Radio frequency switches are basic building blocks for communication and control systems and are used for multiplexing of signals to achieve system reconfigureability and dynamic control. Radio frequency switches may be used in such applications as portable/mobile/satellite communication systems (e.g. cell-phones, PDAs, laptops, phased array antennas, sensors, transceivers etc.). As communication systems approach higher data rate (Giga Bytes per second) and multi-functional operation, stringent requirements are placed on radio frequency switches. Some of these requirements include low power consumption, high reliability, high switching speed, high isolation, low insertion losses, ease of integration/implementation, as well as affordability. In particular, for 3 G (third generation) wireless phones and space-based applications, low power consumption is critical to ensure reliable, long lifetime operation on limited power supplies. MEMS or solid-state based switches which are currently used are incapable of meeting future demands due to associated disadvantages. MEMS devices utilize complicated manufacturing processes and are expensive to make. See FIG. 8, FIG. 8 is a table comparing electronic, physical and cost properties of MEMS, Solid State, and Nanoionics switches.
The present state-of-the-art radio frequency devices employ electronic, mechanical, or a combination of the two (electromechanical) processes to induce a change in state (on/off). Radio frequency switching applications usually employ solid state switches (i.e., diodes, FETs) or microelectromechanical systems (MEMS), both of which possess associated weaknesses. Solid state diodes can be produced cost-effectively to operate at low voltages (1-3V) and high speeds (ns), but suffer from higher insertion loss, high DC power consumption, low isolation, and the generation of third-order harmonics/intermodulation distortion (IMD). MEMS-based switches provide low insertion loss (˜0.2 dB), low DC power consumption (˜pW), high isolation (>30 dB), and good IMD performance, but exhibit reliability problems (e.g., stiction, moving parts), slower switching speeds (ps), high actuation voltages (5-50V) which require complex circuitry, and relatively complicated processing steps. Furthermore, MEMS packaging presents additional problems which need to be addressed before widespread use is realizable.
Chalcogenide glasses contain a large number of group VI or “chalcogen” atoms (S, Se, Te and O) and have a wide range of physical characteristics. Stable binary glasses typically involve a group IV or group V atom, such as Ge—Se or As—S. Non-oxide glasses usually are more rigid than organic polymers but more flexible than a typical oxide glass. The flexibility of these materials offers the possibility of the formation of voids through which the ions can readily move from one equilibrium position to another. The addition of Ag or Cu (Group I elements) transforms the chalcogenide glass into an electrolyte as these metals form mobile ions within the material. The ions are associated with the chalcogen atoms.

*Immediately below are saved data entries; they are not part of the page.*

--- src/rtl/hsfc_pkg.sv ---
package hsfc_pkg;

  typedef enum logic {
    KIND_GRANT = 1'b0,
    KIND_NACK  = 1'b1
  } tx_kind_e;

  typedef enum logic [1:0] {
    ST_IDLE = 2'd0,
    ST_WAIT = 2'd1,
    ST_BACK = 2'd2
  } sched_st_e;

endpackage

--- src/rtl/hsfc_timer.sv ---
module hsfc_timer #(
  parameter int TIME_W = 24,
  parameter int TMO_W  = 16
) (
  input  logic              clk,
  input  logic              rst_n,
  input  logic [TMO_W-1:0]  timeout_i,
  input  logic [TIME_W-1:0] deadline_i,
  output logic [TIME_W-1:0] deadline_new_o,
  output logic              past_due_o
);

  logic [TIME_W-1:0] now_q, now_d;
  logic [TIME_W-1:0] gap;

  always_comb begin
    now_d = now_q + TIME_W'(1);
  end

  always_ff @(posedge clk or negedge rst_n) begin
    if (!rst_n) now_q <= '0;
    else        now_q <= now_d;
  end

  // Deadline for a request accepted in this cycle.
  assign deadline_new_o = now_q + TIME_W'(timeout_i);

  // Wrap-safe comparison: due once now has reached the deadline.
  assign gap        = now_q - deadline_i;
  assign past_due_o = ~gap[TIME_W-1];

endmodule
[src/rtl/mbok_chip_mod.sv]
module mbok_chip_mod (
  input  logic clk,
  input  logic rst_n,
  input  logic start,
  input  logic quad,
  input  logic phase_ref,
  input  logic bit_in,
  input  logic bit_valid,
  output logic bit_ready,
  output logic chip_i,
  output logic chip_q,
  output logic chip_stb
);
  localparam int CHIPS = 8;
  localparam int GRP   = 4;
  localparam int IW    = $clog2(CHIPS);
  localparam int CW    = $clog2(2*GRP + 1);

  logic            quad_r, ph_r, busy;
  logic [2*GRP-1:0] acc;
  logic [CW-1:0]   cnt, need;
  logic [IW-1:0]   idx;
  logic [CHIPS-1:0] sh_i, sh_q;
  logic            have_sym, last, load, take;

  function automatic logic [CHIPS-1:0] mwal(input logic [2:0] m);
    case (m)
      3'd0: mwal = 8'h03;
      3'd1: mwal = 8'h0C;
      3'd2: mwal = 8'h30;
      3'd3: mwal = 8'h3F;
      3'd4: mwal = 8'h56;
      3'd5: mwal = 8'h59;
      3'd6: mwal = 8'h65;
      default: mwal = 8'h6A;
    endcase
  endfunction

  function automatic logic [CHIPS-1:0] word(input logic [GRP-1:0] g, input logic ph);
    word = mwal(g[2:0]) ^ {CHIPS{g[3] ^ ph}};
  endfunction

  assign need      = quad_r ? CW'(2*GRP) : CW'(GRP);
  assign have_sym  = (cnt == need);
  assign last      = busy && (idx == IW'(CHIPS-1));
  assign load      = have_sym && (!busy || last);
  assign bit_ready = !have_sym || load;
  assign take      = bit_valid && bit_ready && !start;

  assign chip_stb = busy;
  assign chip_i   = busy & sh_i[0];
  assign chip_q   = busy & sh_q[0];

  always_ff @(posedge clk) begin
    if (!rst_n) begin
      quad_r <= 1'b0;
      ph_r   <= 1'b0;
      cnt    <= '0;
      acc    <= '0;
      busy   <= 1'b0;
      idx    <= '0;
      sh_i   <= '0;
      sh_q   <= '0;
    end else if (start) begin
      quad_r <= quad;
      ph_r   <= phase_ref;
      cnt    <= '0;
      busy   <= 1'b0;
      idx    <= '0;
    end else begin
      if (load) begin
        cnt <= take ? CW'(1) : '0;
        if (take) acc[0] <= bit_in;
      end else if (take) begin
        acc[cnt[IW-1:0]] <= bit_in;
        cnt <= cnt + CW'(1);
      end

      if (load) begin
        sh_q <= word(acc[GRP-1:0], ph_r);
        sh_i <= quad_r ? word(acc[2*GRP-1:GRP], ph_r) : word(acc[GRP-1:0], ph_r);
        busy <= 1'b1;
        idx  <= '0;
      end else if (busy) begin
        sh_q <= sh_q >> 1;
        sh_i <= sh_i >> 1;
        idx  <= idx + IW'(1);
        if (last) busy <= 1'b0;
      end
    end
  end
endmodule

The high dielectric constant of the glass materials (typically around 10), reduces the coulombic attractive forces between the charged species and allows high ionic mobility. The conductivity of the ternary glasses is a strong function of the mobile ion concentration. “Ternary” generally means a compound having three elements.
“The transformation that occurs in ternary electrolytes at over a few atomic percent of metal is not a subtle one by any means. Indeed, the material undergoes considerable changes in its nanostructure that have a profound effect on its macroscopic characteristics. These changes are a result of phase separation caused by the reaction of silver with the available chalcogen in the host to form distinct regions of Ag2Se in Ag—Ge—Se and Ag2S in Ag—Ge—S ternaries.” See, Devices based on mass transport in solid electrolytes, Michael N. Kozicki and Maria Mitkova, Center for Applied Nanoionics, Arizona State University.

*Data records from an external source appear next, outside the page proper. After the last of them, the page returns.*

===== src/rtl/uart_irq_pkg.sv =====
// Shared constants for the UART interrupt identifier.
// Assumes cause index 0 is the highest priority.
package uart_irq_pkg;

    localparam int NUM_SRC = 5;

    localparam logic [3:0] ID_NONE  = 4'h1;
    localparam logic [3:0] ID_LINE  = 4'h6;
    localparam logic [3:0] ID_TMO   = 4'hC;
    localparam logic [3:0] ID_RXD   = 4'h4;
    localparam logic [3:0] ID_THRE  = 4'h2;
    localparam logic [3:0] ID_MODEM = 4'h0;

    // Identification code for a cause index in priority order.
    function automatic logic [3:0] src_id(input int idx);
        case (idx)
            0:       return ID_LINE;
            1:       return ID_TMO;
            2:       return ID_RXD;
            3:       return ID_THRE;
            default: return ID_MODEM;
        endcase
    endfunction

endpackage


===== src/rtl/uart_irq_qual.sv =====
// Qualifies the five interrupt causes against their enables.
// Output req is in priority order, index 0 highest.
// Assumes the transmit-empty pending flag is supplied by uart_irq_thre.
module uart_irq_qual
    import uart_irq_pkg::*;
#(
    parameter int CNT_W = 5
) (
    input  logic                clk,
    input  logic                rst_n,
    input  logic [3:0]          ier_i,
    input  logic [4:0]          line_stat_i,
    input  logic [CNT_W-1:0]    rx_count_i,
    input  logic [CNT_W-1:0]    rx_trig_i,
    input  logic                fifo_en_i,
    input  logic                tmo_pend_i,
    input  logic                thre_pend_i,
    input  logic [3:0]          msr_delta_i,
    output logic [NUM_SRC-1:0]  req_o
);

    logic err_any;
    logic rx_level_ok;

    // Build the qualified request vector from the raw conditions.
    always_comb begin
        err_any     = |line_stat_i[4:1];
        rx_level_ok = !fifo_en_i || (rx_count_i >= rx_trig_i);
        req_o[0]    = ier_i[2] && err_any;
        req_o[1]    = ier_i[0] && tmo_pend_i;
        req_o[2]    = ier_i[0] && line_stat_i[0] && rx_level_ok;
        req_o[3]    = ier_i[1] && thre_pend_i;
        req_o[4]    = ier_i[3] && (|msr_delta_i);
    end


    tmo_masked_chk: assert property (@(posedge clk) disable iff (!rst_n)
        (!ier_i[0]) |-> (!req_o[1] && !req_o[2]));


    modem_req_chk: assert property (@(posedge clk) disable iff (!rst_n)
        (ier_i[3] && msr_delta_i != 4'h0) |-> req_o[4]);

endmodule


===== src/rtl/uart_irq_prio.sv =====
// Fixed priority encoder: picks the lowest-index active request
// and returns its identification code, or ID_NONE when idle.
module uart_irq_prio
    import uart_irq_pkg::*;
#(
    parameter int N = NUM_SRC
) (
    input  logic [N-1:0] req_i,
    output logic [3:0]   id_o
);

    logic [N-1:0] grant;

    // One grant per cause, blocked by any higher-priority request.
    for (genvar g = 0; g < N; g++) begin : g_gnt
        if (g == 0) begin : g_top
            assign grant[g] = req_i[g];
        end else begin : g_rest
            assign grant[g] = req_i[g] & ~(|req_i[g-1:0]);
        end
    end

    // Map the single grant onto its code.
    always_comb begin
        id_o = ID_NONE;
        for (int i = 0; i < N; i++) begin
            if (grant[i]) id_o = src_id(i);
        end
    end

endmodule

“The addition of Ag (or Cu) to the chalcogenide base glass can be achieved by diffusing the mobile metal from a thin surface film via photo dissolution. The process utilizes light energy greater than the optical gap of the chalcogenide glass to create charged defects near the interface between the reacted and unreacted chalcogenide layers. The holes created are trapped by the metal while the electrons move into the chalcogenide film. The electric field formed by the negatively charged chalcogen atoms and positively charged metal ions is sufficient to allow the ions to overcome the energy barrier at the interface and so the metal moves into the chalcogenide. Prior to the introduction of the metal, the glass consists of GeS4 (GeSe4) tetrahedra and, in the case of chalcogen-rich material, S (Se) chains. The introduced metal will readily react with the chain chalcogen and some of the tetrahedral material to form the ternary. This Ag chalcogen reaction, which essentially nucleates on the chalcogen-rich regions within the base glass, results in the nanoscale phase-separated ternary.” See, Devices based on mass transport in solid electrolytes, Michael N. Kozicki and Maria Mitkova, Center for Applied Nanoionics, Arizona State University.
Nanoionics concerns itself with materials and devices that rely on ion transport and chemical change at the nanoscale. The chemical change takes the form of an oxidation/reduction reaction of ionic metal species within some base material to essentially “grow” metal on the surface (or within a film) at low energies.